● EXERCISE OBJECTIVE:
Scan the listing below for the word "constraint" and copy every line where it occurs.

PROVIDED INFORMATION: Begin

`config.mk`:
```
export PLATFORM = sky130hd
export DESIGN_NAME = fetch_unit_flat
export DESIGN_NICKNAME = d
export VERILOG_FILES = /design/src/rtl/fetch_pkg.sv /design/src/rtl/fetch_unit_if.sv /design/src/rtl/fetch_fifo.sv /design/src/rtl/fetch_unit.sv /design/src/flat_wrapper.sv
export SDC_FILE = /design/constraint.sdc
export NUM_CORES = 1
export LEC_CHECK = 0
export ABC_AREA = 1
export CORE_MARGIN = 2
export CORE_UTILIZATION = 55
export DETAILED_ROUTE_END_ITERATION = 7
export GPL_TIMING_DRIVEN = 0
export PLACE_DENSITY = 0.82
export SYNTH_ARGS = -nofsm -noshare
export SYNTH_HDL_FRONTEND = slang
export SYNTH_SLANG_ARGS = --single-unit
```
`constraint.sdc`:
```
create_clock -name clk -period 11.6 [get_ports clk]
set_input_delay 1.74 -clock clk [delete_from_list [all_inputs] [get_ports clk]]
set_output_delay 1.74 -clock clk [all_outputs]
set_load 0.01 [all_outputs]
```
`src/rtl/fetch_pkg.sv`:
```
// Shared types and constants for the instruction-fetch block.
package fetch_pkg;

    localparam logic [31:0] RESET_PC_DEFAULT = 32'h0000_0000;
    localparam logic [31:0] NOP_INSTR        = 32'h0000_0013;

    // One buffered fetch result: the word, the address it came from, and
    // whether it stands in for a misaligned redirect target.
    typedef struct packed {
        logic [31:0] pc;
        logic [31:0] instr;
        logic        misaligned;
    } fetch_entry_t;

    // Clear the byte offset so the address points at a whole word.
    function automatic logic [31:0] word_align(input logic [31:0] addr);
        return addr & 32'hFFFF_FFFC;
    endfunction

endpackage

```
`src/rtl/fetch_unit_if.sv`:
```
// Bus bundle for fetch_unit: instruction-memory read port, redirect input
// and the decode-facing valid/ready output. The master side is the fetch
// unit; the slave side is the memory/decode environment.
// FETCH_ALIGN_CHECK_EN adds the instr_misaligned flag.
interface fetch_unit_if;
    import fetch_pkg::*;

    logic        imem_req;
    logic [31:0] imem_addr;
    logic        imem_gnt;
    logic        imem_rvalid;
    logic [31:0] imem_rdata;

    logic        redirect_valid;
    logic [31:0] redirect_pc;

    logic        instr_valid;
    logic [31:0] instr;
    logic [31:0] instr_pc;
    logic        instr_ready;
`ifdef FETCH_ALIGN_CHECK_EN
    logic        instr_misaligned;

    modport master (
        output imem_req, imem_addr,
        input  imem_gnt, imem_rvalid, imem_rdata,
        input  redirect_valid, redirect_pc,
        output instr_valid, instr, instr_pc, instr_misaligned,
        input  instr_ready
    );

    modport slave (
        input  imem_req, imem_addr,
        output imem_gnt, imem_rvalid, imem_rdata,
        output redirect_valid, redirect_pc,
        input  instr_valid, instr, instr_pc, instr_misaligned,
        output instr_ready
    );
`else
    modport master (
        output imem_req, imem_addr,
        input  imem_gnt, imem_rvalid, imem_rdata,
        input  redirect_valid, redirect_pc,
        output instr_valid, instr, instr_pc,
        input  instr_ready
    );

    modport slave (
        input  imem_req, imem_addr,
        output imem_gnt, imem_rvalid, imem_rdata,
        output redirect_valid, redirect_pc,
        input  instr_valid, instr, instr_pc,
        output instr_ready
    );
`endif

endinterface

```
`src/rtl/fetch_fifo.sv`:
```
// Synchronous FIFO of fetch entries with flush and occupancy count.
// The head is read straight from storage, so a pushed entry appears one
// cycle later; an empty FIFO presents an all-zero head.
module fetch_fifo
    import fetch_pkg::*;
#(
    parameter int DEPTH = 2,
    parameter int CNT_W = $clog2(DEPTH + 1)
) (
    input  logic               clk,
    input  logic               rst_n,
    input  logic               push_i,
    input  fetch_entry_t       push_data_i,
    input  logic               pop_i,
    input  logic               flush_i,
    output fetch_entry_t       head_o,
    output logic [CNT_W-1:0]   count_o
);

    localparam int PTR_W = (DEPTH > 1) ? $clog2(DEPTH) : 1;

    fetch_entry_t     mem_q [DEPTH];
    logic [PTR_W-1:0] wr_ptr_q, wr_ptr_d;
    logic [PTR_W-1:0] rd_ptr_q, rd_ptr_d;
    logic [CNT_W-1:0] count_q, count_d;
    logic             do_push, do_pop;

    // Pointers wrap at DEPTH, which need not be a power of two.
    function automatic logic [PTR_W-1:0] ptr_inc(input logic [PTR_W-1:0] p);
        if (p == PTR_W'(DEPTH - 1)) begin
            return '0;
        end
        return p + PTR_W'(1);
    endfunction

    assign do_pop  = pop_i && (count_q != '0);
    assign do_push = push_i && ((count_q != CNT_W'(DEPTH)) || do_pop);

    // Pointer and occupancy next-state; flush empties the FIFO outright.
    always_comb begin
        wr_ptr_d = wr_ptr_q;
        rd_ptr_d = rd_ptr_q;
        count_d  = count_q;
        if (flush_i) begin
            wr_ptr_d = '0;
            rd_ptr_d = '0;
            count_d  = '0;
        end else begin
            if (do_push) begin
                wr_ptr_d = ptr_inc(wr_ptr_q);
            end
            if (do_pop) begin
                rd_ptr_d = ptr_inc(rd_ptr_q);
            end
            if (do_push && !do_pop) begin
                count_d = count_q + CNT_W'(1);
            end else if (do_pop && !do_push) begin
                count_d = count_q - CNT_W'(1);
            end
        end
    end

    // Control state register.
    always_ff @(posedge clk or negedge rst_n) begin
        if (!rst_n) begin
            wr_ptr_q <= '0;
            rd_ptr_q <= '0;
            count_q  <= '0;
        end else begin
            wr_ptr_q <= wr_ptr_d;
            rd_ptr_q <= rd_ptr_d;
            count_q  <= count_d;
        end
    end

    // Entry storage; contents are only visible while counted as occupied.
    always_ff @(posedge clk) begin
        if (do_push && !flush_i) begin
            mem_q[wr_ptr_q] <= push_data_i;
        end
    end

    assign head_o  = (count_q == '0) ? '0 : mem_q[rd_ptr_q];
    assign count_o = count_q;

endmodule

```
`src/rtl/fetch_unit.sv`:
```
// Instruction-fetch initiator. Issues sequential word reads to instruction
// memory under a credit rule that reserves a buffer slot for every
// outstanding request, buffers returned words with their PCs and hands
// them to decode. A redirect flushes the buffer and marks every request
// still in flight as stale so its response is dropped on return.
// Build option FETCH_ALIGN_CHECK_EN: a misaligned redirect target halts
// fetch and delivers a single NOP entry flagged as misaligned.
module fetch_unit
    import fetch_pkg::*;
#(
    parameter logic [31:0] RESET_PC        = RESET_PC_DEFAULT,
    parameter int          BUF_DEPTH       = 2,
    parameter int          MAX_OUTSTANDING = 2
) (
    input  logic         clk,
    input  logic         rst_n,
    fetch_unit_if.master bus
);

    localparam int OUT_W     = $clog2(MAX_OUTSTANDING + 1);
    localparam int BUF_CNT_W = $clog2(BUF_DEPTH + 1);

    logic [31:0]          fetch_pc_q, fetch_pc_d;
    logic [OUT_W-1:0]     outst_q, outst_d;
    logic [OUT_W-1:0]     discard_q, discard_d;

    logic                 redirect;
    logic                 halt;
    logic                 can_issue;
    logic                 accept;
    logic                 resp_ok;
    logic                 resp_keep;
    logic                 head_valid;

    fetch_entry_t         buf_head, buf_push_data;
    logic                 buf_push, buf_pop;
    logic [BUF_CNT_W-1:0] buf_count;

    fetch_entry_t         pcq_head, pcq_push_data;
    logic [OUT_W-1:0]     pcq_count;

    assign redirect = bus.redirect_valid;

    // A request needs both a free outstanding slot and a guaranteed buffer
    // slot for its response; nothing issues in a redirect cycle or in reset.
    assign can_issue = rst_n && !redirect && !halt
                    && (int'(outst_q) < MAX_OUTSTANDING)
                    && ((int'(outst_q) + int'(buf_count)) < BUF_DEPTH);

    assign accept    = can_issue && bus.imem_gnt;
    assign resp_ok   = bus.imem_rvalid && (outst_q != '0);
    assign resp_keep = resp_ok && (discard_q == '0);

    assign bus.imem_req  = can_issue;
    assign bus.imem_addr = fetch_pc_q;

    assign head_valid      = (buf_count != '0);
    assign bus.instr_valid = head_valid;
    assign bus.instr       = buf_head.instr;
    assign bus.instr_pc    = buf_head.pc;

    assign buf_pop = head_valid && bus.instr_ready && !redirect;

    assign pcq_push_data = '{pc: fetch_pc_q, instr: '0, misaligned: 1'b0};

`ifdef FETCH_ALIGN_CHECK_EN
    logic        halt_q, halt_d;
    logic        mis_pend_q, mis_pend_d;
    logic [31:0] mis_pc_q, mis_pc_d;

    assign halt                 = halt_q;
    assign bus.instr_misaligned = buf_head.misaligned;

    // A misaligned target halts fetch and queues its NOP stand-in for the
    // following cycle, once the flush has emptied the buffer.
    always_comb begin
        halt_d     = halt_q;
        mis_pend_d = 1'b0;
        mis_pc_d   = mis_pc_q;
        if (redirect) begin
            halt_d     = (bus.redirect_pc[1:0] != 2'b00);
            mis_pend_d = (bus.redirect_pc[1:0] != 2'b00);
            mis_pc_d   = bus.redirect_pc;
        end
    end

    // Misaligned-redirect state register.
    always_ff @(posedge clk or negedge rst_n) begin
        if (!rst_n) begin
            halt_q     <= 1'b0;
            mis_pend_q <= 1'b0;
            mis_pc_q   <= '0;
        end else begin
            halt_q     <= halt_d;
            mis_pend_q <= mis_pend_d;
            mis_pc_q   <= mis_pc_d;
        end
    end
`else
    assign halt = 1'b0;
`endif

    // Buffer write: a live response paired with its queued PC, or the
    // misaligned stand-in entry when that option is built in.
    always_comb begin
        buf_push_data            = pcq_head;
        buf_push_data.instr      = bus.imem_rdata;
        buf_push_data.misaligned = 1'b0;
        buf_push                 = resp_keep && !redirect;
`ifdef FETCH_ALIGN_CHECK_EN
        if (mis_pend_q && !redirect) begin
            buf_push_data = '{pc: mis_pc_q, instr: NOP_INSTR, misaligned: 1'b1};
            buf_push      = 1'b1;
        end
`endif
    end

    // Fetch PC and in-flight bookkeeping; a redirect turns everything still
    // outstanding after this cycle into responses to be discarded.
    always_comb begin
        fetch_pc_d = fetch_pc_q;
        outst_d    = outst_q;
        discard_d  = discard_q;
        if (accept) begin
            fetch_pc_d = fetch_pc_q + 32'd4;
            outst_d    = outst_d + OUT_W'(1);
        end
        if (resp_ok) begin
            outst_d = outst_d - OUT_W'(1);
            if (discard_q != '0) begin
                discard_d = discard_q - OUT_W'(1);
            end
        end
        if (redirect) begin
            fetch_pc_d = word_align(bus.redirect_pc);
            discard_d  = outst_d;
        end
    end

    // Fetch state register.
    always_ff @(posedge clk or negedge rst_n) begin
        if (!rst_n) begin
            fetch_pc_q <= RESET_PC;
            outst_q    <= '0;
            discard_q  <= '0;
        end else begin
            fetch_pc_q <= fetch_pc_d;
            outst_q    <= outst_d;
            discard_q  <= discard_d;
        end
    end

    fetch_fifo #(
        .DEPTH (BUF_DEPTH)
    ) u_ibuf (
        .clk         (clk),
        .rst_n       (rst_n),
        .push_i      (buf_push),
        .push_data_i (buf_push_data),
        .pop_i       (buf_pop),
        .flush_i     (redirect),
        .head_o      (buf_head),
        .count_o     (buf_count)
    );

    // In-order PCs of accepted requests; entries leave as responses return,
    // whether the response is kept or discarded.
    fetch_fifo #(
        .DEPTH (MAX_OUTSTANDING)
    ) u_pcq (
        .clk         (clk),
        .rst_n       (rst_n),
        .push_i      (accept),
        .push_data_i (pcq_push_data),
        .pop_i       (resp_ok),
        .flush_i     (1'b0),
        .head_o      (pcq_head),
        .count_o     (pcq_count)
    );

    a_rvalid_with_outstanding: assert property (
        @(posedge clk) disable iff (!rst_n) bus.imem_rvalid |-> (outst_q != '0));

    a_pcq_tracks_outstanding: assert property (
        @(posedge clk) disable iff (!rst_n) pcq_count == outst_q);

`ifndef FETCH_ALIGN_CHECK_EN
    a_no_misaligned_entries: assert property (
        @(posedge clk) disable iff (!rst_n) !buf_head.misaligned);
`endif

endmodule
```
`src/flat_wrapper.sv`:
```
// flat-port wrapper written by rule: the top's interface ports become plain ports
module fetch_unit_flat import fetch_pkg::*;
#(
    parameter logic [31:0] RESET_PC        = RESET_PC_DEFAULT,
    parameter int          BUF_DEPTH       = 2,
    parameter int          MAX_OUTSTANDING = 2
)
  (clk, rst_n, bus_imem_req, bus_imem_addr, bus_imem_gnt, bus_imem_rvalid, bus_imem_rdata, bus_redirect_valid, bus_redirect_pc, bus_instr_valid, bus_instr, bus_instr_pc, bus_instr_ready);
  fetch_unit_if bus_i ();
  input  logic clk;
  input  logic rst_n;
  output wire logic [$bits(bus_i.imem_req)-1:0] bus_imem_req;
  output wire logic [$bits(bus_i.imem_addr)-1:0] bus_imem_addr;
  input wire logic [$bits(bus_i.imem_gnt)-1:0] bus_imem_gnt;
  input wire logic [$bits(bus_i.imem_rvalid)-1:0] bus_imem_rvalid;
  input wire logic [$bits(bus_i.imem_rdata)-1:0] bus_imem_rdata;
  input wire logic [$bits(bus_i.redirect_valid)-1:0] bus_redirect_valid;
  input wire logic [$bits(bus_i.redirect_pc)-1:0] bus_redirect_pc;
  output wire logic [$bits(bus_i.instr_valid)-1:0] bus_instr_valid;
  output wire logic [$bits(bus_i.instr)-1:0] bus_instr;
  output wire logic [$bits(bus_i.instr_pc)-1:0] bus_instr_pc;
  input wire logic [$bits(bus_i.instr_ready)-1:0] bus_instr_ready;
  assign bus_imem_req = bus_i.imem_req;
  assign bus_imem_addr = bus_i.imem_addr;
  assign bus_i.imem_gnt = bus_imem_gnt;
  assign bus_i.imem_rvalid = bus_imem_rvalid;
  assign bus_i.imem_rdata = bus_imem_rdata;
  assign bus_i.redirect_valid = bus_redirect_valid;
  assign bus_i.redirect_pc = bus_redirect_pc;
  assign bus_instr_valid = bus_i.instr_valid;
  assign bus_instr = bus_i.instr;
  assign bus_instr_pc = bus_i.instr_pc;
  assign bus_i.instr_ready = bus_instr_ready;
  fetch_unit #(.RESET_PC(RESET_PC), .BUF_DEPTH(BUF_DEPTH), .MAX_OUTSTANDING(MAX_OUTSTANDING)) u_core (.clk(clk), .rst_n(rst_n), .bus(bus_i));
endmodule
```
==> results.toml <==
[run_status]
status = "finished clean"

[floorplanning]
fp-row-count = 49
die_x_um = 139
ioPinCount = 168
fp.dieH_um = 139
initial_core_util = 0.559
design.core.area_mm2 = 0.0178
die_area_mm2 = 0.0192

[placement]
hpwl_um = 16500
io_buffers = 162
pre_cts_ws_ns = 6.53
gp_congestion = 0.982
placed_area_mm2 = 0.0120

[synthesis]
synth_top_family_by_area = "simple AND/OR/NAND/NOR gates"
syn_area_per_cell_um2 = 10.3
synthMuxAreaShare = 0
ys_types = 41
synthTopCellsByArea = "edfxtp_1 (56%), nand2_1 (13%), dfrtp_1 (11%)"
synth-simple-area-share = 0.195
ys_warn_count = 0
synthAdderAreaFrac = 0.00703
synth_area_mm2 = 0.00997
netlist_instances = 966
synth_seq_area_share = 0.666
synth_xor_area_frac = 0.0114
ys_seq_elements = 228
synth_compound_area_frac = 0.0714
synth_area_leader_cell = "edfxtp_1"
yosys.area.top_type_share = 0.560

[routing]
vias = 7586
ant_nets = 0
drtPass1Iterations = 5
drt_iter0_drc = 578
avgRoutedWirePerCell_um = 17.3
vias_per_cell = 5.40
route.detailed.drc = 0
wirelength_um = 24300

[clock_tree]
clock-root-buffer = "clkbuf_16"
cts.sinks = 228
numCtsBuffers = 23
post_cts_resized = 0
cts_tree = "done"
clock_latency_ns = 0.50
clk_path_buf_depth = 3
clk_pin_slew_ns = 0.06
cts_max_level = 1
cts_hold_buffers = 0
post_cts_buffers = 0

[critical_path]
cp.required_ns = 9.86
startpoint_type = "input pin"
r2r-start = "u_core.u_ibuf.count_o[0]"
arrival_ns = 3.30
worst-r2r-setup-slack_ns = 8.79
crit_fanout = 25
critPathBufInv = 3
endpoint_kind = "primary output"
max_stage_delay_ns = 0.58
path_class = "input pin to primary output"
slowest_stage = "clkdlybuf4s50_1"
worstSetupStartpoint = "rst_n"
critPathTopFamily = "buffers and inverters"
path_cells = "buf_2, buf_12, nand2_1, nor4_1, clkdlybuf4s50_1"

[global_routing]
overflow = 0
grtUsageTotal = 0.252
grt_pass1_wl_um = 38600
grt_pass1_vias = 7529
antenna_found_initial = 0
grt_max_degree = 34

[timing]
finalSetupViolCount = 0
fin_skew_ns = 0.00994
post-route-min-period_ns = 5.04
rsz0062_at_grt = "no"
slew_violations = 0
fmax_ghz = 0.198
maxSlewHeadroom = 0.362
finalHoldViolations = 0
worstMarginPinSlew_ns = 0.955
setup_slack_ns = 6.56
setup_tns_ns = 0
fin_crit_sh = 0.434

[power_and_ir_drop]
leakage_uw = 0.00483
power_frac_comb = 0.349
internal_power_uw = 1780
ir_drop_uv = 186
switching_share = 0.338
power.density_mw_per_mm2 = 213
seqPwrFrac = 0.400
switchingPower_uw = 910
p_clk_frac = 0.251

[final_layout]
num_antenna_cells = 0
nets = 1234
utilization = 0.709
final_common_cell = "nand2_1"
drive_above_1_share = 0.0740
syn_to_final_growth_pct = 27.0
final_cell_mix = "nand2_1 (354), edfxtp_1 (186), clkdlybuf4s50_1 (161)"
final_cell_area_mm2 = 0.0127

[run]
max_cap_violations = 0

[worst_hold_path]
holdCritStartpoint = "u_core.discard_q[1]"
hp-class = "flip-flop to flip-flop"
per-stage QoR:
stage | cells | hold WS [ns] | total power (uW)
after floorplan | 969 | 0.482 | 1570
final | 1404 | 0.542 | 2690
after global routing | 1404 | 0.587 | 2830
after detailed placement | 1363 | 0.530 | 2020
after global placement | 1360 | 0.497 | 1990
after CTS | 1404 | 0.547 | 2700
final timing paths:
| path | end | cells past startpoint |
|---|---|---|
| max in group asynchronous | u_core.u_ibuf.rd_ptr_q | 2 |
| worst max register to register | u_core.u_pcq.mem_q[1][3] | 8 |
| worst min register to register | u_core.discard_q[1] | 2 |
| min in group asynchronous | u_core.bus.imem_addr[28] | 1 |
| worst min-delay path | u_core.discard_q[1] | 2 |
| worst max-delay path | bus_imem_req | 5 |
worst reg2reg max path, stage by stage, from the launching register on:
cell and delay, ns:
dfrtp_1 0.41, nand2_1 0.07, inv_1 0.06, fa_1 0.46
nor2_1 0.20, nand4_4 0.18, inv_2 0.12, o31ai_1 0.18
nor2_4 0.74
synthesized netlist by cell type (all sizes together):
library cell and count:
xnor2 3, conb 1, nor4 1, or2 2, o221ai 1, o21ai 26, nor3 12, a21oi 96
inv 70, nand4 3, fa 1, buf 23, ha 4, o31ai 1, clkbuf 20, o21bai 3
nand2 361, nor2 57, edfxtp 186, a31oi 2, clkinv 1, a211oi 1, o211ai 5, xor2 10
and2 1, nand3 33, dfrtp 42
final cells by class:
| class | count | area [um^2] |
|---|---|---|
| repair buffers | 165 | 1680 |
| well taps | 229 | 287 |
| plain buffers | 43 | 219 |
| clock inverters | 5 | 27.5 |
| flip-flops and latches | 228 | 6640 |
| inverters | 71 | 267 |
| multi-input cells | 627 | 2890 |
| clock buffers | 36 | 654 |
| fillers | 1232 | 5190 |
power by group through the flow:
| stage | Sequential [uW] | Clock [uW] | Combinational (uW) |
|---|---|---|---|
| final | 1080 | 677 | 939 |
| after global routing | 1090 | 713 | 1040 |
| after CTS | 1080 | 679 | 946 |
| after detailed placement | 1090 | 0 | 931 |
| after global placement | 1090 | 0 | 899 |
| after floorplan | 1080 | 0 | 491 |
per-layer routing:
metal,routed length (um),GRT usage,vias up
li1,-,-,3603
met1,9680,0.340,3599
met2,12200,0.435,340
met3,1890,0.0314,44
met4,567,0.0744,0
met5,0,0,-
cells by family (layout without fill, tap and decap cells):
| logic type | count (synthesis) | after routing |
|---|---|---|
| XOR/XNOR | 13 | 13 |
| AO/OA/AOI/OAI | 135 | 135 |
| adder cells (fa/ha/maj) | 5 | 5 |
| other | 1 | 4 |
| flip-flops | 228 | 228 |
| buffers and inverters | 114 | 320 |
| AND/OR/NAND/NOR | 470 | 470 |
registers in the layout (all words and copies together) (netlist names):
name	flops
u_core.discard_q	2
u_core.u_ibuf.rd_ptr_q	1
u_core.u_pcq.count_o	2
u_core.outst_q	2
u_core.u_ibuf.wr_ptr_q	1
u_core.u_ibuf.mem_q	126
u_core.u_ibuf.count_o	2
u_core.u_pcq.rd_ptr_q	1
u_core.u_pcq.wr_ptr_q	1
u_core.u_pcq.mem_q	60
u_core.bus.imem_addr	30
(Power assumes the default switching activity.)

PROVIDED INFORMATION: End

● ANSWER SECTION:
export SDC_FILE = /design/constraint.sdc
`constraint.sdc`:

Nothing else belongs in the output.